Records contained in a dataset
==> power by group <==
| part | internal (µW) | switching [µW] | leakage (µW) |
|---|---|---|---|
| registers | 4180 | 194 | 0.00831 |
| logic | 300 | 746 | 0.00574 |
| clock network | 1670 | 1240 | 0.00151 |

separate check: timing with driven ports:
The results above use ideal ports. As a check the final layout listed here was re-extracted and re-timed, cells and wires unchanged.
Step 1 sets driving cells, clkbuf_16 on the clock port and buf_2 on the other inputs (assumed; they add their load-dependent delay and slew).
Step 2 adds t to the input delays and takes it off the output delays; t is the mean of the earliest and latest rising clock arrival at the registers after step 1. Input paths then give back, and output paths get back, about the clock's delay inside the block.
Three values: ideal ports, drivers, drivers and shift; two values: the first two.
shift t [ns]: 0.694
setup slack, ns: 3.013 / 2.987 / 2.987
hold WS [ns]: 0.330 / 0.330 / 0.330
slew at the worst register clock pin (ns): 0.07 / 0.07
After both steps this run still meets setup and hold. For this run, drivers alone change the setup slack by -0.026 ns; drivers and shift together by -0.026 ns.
* * *
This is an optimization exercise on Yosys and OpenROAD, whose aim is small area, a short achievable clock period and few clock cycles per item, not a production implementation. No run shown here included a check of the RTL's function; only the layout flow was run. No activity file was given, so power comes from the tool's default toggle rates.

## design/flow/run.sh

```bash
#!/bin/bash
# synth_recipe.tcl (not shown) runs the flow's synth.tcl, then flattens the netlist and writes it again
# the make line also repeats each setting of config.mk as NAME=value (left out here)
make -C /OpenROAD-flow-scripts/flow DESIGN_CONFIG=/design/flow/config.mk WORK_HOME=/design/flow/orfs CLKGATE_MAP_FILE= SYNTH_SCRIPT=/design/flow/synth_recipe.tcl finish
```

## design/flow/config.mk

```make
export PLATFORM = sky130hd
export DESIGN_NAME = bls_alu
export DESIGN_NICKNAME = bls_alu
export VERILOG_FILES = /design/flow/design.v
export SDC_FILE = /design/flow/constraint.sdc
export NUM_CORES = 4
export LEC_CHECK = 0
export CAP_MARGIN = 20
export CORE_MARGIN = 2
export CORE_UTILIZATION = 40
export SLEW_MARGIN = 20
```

» **To do**
Tallying every line that holds the string "cells", report the total for the records and nothing else.

» **Output of the task**
2